Get out to an island

Get this: the islands don’t magically disappear in winter, like a Mediterranean version of Brigadoon. Day trips from Athens to its closest islands, including Aegina, Agistri and Hydra, are even worth it in the colder months. Hydra feels especially atmospheric and dreamy, which is why someone has probably made you go there for their wedding. Once home to Leonard Cohen, it has been a magnet for poets, artists and writers for decades as well as the boho jet, frequented by everyone from Sophia Loren to Jackie Kennedy in the ‘50s and ‘60s.  

HYDRA TOWN, GREECE - JANUARY 1, 2017: View from the promenade
Photograph: Shutterstock

It now sparkles with Jeff Koons’ famous giant rotating sun sculpture, which greets you from the edge of the island as you speed in on the boat. It’s true that lots of places close from late October to early April, but many restaurant, hotel and guesthouse owners live on Hydra year-round. The handful that remain always assemble for mid-morning coffee on the harbour and mingle with the daily visitors, who come to enjoy some lovely hiking or just exploring its cobbled streets and neoclassical mansions. The island is also car-free, with donkeys serving as the only mode of transport instead. The sight of them gathered by the harbor, tails swishing under the Christmas lights, is like a beautiful little maritime nativity scene.

Eat patsas

Every country has its own dubious-sounding hangover cure; in Greece its patsas, a kind of tripe soup, made from lamb, beef or pork stomach and feet specifically. Curiously, it is meant to relax your stomach because it contains stomach. If you’re reading this in horror, please know that it’s actually incredibly delicious and really comes into its own in the winter. If a visit to Diporto is high on your list (as one of the city’s most iconic old tavernas then it is likely to be) then patsas will almost certainly be on the menu, and you’ll find it in the central food market Varvakeios too. Such are its universally acknowledged powers that most restaurants doing home-style cooking will be serving it. 
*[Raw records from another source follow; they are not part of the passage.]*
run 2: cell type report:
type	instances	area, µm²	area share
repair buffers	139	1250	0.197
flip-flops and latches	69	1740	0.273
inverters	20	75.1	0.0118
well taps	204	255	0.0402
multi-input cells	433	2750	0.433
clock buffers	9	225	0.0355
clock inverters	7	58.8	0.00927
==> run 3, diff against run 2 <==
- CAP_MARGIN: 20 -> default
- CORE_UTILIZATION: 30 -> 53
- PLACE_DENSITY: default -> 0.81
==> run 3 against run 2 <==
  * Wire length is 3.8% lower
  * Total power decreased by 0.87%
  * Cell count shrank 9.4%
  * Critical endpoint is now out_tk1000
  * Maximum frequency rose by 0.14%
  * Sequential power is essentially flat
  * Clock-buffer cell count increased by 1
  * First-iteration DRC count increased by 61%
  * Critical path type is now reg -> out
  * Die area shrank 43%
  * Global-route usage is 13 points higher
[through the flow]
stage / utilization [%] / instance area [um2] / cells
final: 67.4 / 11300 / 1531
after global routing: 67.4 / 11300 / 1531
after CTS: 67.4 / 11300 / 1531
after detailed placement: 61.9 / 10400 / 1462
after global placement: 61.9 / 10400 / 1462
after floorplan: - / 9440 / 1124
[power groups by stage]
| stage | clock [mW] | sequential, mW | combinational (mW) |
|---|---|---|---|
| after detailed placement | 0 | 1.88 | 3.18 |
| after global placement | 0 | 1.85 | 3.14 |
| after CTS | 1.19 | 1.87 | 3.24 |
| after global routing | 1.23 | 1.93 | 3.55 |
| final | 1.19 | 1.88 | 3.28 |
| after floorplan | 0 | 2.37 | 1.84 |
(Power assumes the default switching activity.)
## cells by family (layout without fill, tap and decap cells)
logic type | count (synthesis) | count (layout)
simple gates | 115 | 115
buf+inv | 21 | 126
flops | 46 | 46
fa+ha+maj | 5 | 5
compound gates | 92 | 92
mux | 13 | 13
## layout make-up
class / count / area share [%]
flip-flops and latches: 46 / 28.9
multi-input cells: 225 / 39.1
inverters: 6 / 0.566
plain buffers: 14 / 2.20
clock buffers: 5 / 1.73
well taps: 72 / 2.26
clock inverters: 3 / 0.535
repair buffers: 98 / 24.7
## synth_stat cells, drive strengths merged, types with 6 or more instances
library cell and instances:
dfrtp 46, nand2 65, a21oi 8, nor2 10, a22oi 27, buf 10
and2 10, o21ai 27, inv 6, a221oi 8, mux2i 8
Christmas decoration in Syntagma square, in downtown Athens, Greece
Photograph: ShutterstockChristmas decoration in Syntagma square in downtown Athens, Greece

But also check out the new stuff

Several massive new openings have helped reposition Athens as a more contemporary cultural destination, one being the Stavros Niarchos Foundation Cultural Centre (SNFCC) – an ultra modern sustainable complex devoted to arts and education that was gifted to the Greek people in 2017. Home to the National Library and National Opera and adjacent to a tree-lined sea water canal, the building is an architectural masterpiece, and an amazing way to see modern Athens at its best. 

SNFCC lays on a whole Christmas World every year, when the whole place lights up with decorated trees, dancing fountains, music and a free ice rink – the city’s answer to a winter wonderland. There’s a busy free events calendar, choirs and orchestras perform, and later there’s New Year's Eve celebrations with fireworks and dancing.
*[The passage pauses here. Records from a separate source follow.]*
## src/rtl/uart_cmd_pkg.sv

```systemverilog
// Shared definitions for the UART command receiver: sync byte, command codes
// and the state encodings of the byte receiver and the frame parser.
package uart_cmd_pkg;

    localparam logic [7:0] SYNC_BYTE     = 8'hA5;
    localparam logic [7:0] CMD_SET_DELAY = 8'h01;
    localparam logic [7:0] CMD_SET_INTEG = 8'h02;
    localparam logic [7:0] CMD_START     = 8'h03;
    localparam logic [7:0] CMD_STOP      = 8'h04;

    typedef enum logic [2:0] {
        P_HUNT,
        P_CMD,
        P_IDX,
        P_DATA,
        P_CHK
    } parse_state_e;

    // B_BREAK holds off after a low stop bit until the line returns high.
    typedef enum logic [2:0] {
        B_IDLE,
        B_START,
        B_DATA,
        B_STOP,
        B_BREAK
    } byte_state_e;

endpackage

```

## src/rtl/uart_rx_byte.sv

```systemverilog
// 8N1 byte receiver: 2-flop RX synchroniser, mid-bit sampling byte FSM.
// Ports: clk, rst_n (async active-low), rx (raw serial line),
//        byte_valid (1-cycle strobe), byte_data (held until next byte),
//        frame_err (1-cycle strobe, stop bit sampled low).
module uart_rx_byte
    import uart_cmd_pkg::*;
#(
    parameter int unsigned CLK_FREQUENCY = 50000000,
    parameter int unsigned BAUD_RATE     = 230400
) (
    input  logic       clk,
    input  logic       rst_n,
    input  logic       rx,
    output logic       byte_valid,
    output logic [7:0] byte_data,
    output logic       frame_err
);

    localparam int unsigned BIT_CYC  = CLK_FREQUENCY / BAUD_RATE;
    localparam int unsigned HALF_CYC = BIT_CYC / 2;
    localparam int unsigned CNT_W    = $clog2(BIT_CYC);

    logic              rx_meta, rx_s;
    byte_state_e       state_q, state_d;
    logic [CNT_W-1:0]  cnt_q, cnt_d;
    logic [2:0]        bit_q, bit_d;
    logic [7:0]        shreg_q, shreg_d;
    logic              byte_valid_d, frame_err_d;

    assign byte_data = shreg_q;

    // Next-state: half-bit into the start bit, then whole bit periods.
    always_comb begin
        state_d      = state_q;
        cnt_d        = cnt_q;
        bit_d        = bit_q;
        shreg_d      = shreg_q;
        byte_valid_d = 1'b0;
        frame_err_d  = 1'b0;
        case (state_q)
            B_IDLE: begin
                cnt_d = '0;
                if (!rx_s) state_d = B_START;
            end
            B_START: begin
                if (cnt_q == CNT_W'(HALF_CYC - 1)) begin
                    cnt_d   = '0;
                    bit_d   = '0;
                    state_d = rx_s ? B_IDLE : B_DATA;
                end else begin
                    cnt_d = cnt_q + CNT_W'(1);
                end
            end
            B_DATA: begin
                if (cnt_q == CNT_W'(BIT_CYC - 1)) begin
                    cnt_d   = '0;
                    shreg_d = {rx_s, shreg_q[7:1]};
                    if (bit_q == 3'd7) state_d = B_STOP;
                    else               bit_d   = bit_q + 3'd1;
                end else begin
                    cnt_d = cnt_q + CNT_W'(1);
                end
            end
            B_STOP: begin
                if (cnt_q == CNT_W'(BIT_CYC - 1)) begin
                    cnt_d = '0;
                    if (rx_s) begin
                        byte_valid_d = 1'b1;
                        state_d      = B_IDLE;
                    end else begin
                        frame_err_d  = 1'b1;
                        state_d      = B_BREAK;
                    end
                end else begin
                    cnt_d = cnt_q + CNT_W'(1);
                end
            end
            B_BREAK: begin
                if (rx_s) state_d = B_IDLE;
            end
            default: state_d = B_IDLE;
        endcase
    end

    // State, synchroniser and output registers.
    always_ff @(posedge clk or negedge rst_n) begin
        if (!rst_n) begin
            rx_meta    <= 1'b1;
            rx_s       <= 1'b1;
            state_q    <= B_IDLE;
            cnt_q      <= '0;
            bit_q      <= '0;
            shreg_q    <= '0;
            byte_valid <= 1'b0;
            frame_err  <= 1'b0;
        end else begin
            rx_meta    <= rx;
            rx_s       <= rx_meta;
            state_q    <= state_d;
            cnt_q      <= cnt_d;
            bit_q      <= bit_d;
            shreg_q    <= shreg_d;
            byte_valid <= byte_valid_d;
            frame_err  <= frame_err_d;
        end
    end

endmodule

```

## src/rtl/uart_cmd_rx.sv

```systemverilog
// Host command receiver: assembles A5/cmd/index/data[/chk] frames from the
// UART byte stream, validates them and emits one-cycle config strobes.
// UART_CMD_CHECKSUM_EN: when defined, frames carry a trailing XOR checksum.
// Ports: clk, rst_n (async active-low), RX (serial in),
//        cfg_valid/cfg_cmd/cfg_index/cfg_data (accepted command, held),
//        frame_err (bad stop bit), cmd_err (rejected frame), busy (mid-frame).
module uart_cmd_rx
    import uart_cmd_pkg::*;
#(
    parameter int unsigned CLK_FREQUENCY = 50000000,
    parameter int unsigned BAUD_RATE     = 230400,
    parameter int unsigned RESOLUTION    = 32,
    parameter int unsigned NUM_INPUTS    = 16,
    parameter int unsigned MAX_DELAY     = 250,
    parameter int unsigned TIMEOUT_BITS  = 40,
    localparam int unsigned IW           = $clog2(NUM_INPUTS)
) (
    input  logic                  clk,
    input  logic                  rst_n,
    input  logic                  RX,
    output logic                  cfg_valid,
    output logic [7:0]            cfg_cmd,
    output logic [IW-1:0]         cfg_index,
    output logic [RESOLUTION-1:0] cfg_data,
    output logic                  frame_err,
    output logic                  cmd_err,
    output logic                  busy
);

    localparam int unsigned NB        = RESOLUTION / 8;
    localparam int unsigned DCNT_W    = (NB > 1) ? $clog2(NB) : 1;
    localparam int unsigned BIT_CYC   = CLK_FREQUENCY / BAUD_RATE;
    localparam int unsigned TMO_LIMIT = TIMEOUT_BITS * BIT_CYC;
    localparam int unsigned TMO_W     = $clog2(TMO_LIMIT + 1);

    logic                  rx_valid, rx_ferr;
    logic [7:0]            rx_data;

    parse_state_e          state_q, state_d;
    logic [DCNT_W-1:0]     dcnt_q, dcnt_d;
    logic [7:0]            cmd_q, cmd_d, idx_q, idx_d;
    logic [RESOLUTION-1:0] data_q, data_d, data_next;
    logic [TMO_W-1:0]      tmo_q, tmo_d;
`ifdef UART_CMD_CHECKSUM_EN
    logic [7:0]            chk_q, chk_d;
`endif
    logic                  finish, chk_good;
    logic                  cfg_valid_d, cmd_err_d, busy_d;
    logic [7:0]            cfg_cmd_d;
    logic [IW-1:0]         cfg_index_d;
    logic [RESOLUTION-1:0] cfg_data_d;

    uart_rx_byte #(
        .CLK_FREQUENCY (CLK_FREQUENCY),
        .BAUD_RATE     (BAUD_RATE)
    ) u_rx (
        .clk        (clk),
        .rst_n      (rst_n),
        .rx         (RX),
        .byte_valid (rx_valid),
        .byte_data  (rx_data),
        .frame_err  (rx_ferr)
    );

    // Payload arrives big-endian: shift in from the bottom.
    assign data_next = RESOLUTION'({data_q, rx_data});

    function automatic logic cmd_ok(input logic [7:0] c, input logic [7:0] i,
                                    input logic [RESOLUTION-1:0] d);
        case (c)
            CMD_SET_DELAY:       cmd_ok = (32'(i) < NUM_INPUTS) && (d <= RESOLUTION'(MAX_DELAY));
            CMD_SET_INTEG:       cmd_ok = (d != '0);
            CMD_START, CMD_STOP: cmd_ok = 1'b1;
            default:             cmd_ok = 1'b0;
        endcase
    endfunction

    // Parser next-state; a byte strobe wins over abort and timeout.
    always_comb begin
        state_d     = state_q;
        dcnt_d      = dcnt_q;
        cmd_d       = cmd_q;
        idx_d       = idx_q;
        data_d      = data_q;
        tmo_d       = tmo_q;
`ifdef UART_CMD_CHECKSUM_EN
        chk_d       = chk_q;
`endif
        finish      = 1'b0;
        chk_good    = 1'b1;
        cfg_valid_d = 1'b0;
        cmd_err_d   = 1'b0;
        cfg_cmd_d   = cfg_cmd;
        cfg_index_d = cfg_index;
        cfg_data_d  = cfg_data;

        if (rx_valid) begin
            tmo_d = '0;
            case (state_q)
                P_HUNT: begin
                    if (rx_data == SYNC_BYTE) state_d = P_CMD;
                end
                P_CMD: begin
                    cmd_d   = rx_data;
`ifdef UART_CMD_CHECKSUM_EN
                    chk_d   = rx_data;
`endif
                    state_d = P_IDX;
                end
                P_IDX: begin
                    idx_d   = rx_data;
`ifdef UART_CMD_CHECKSUM_EN
                    chk_d   = chk_q ^ rx_data;
`endif
                    dcnt_d  = '0;
                    state_d = P_DATA;
                end
                P_DATA: begin
                    data_d = data_next;
`ifdef UART_CMD_CHECKSUM_EN
                    chk_d  = chk_q ^ rx_data;
`endif
                    if (dcnt_q == DCNT_W'(NB - 1)) begin
`ifdef UART_CMD_CHECKSUM_EN
                        state_d = P_CHK;
`else
                        state_d = P_HUNT;
                        finish  = 1'b1;
`endif
                    end else begin
                        dcnt_d = dcnt_q + DCNT_W'(1);
                    end
                end
`ifdef UART_CMD_CHECKSUM_EN
                P_CHK: begin
                    state_d  = P_HUNT;
                    finish   = 1'b1;
                    chk_good = (rx_data == chk_q);
                end
`endif
                default: state_d = P_HUNT;
            endcase
        end else if (rx_ferr || state_q == P_HUNT) begin
            state_d = P_HUNT;
            tmo_d   = '0;
        end else if (tmo_q == TMO_W'(TMO_LIMIT)) begin
            state_d = P_HUNT;
            tmo_d   = '0;
        end else begin
            tmo_d = tmo_q + TMO_W'(1);
        end

        if (finish) begin
            if (chk_good && cmd_ok(cmd_d, idx_d, data_d)) begin
                cfg_valid_d = 1'b1;
                cfg_cmd_d   = cmd_d;
                cfg_index_d = IW'(idx_d);
                cfg_data_d  = data_d;
            end else begin
                cmd_err_d   = 1'b1;
            end
        end

        busy_d = (state_d != P_HUNT);
    end

    // Parser state and registered outputs.
    always_ff @(posedge clk or negedge rst_n) begin
        if (!rst_n) begin
            state_q   <= P_HUNT;
            dcnt_q    <= '0;
            cmd_q     <= '0;
            idx_q     <= '0;
            data_q    <= '0;
            tmo_q     <= '0;
`ifdef UART_CMD_CHECKSUM_EN
            chk_q     <= '0;
`endif
            cfg_valid <= 1'b0;
            cfg_cmd   <= '0;
            cfg_index <= '0;
            cfg_data  <= '0;
            frame_err <= 1'b0;
            cmd_err   <= 1'b0;
            busy      <= 1'b0;
        end else begin
            state_q   <= state_d;
            dcnt_q    <= dcnt_d;
            cmd_q     <= cmd_d;
            idx_q     <= idx_d;
            data_q    <= data_d;
            tmo_q     <= tmo_d;
`ifdef UART_CMD_CHECKSUM_EN
            chk_q     <= chk_d;
`endif
            cfg_valid <= cfg_valid_d;
            cfg_cmd   <= cfg_cmd_d;
            cfg_index <= cfg_index_d;
            cfg_data  <= cfg_data_d;
            frame_err <= rx_ferr;
            cmd_err   <= cmd_err_d;
            busy      <= busy_d;
        end
    end

endmodule
```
Get into the Greek version of Christmas spirit 

Actually, Christmas is something that Athens does pretty well generally: the centre of the capital goes properly Yuletide, and you’re more than likely to pass through heavily decorated Syntagma Square with its massive illuminated tree and twinkling sailboat (decorating boats is a Greek festive tradition). My hot tip though is Mona’s Marché, an alternative Christmas market held at the ludicrously chic and beautiful hotel Mona in Psirri, a former textiles factory now a hub for the city’s creatives. Here you get a real up close look at the contemporary Greek creative community, with interesting artisanal takes on classical culture. Previously they’ve had rare art books, deco objets and festive baked treats, so it’s the perfect place to do some really unique gift shopping and enjoy some natural wines and local DJs too.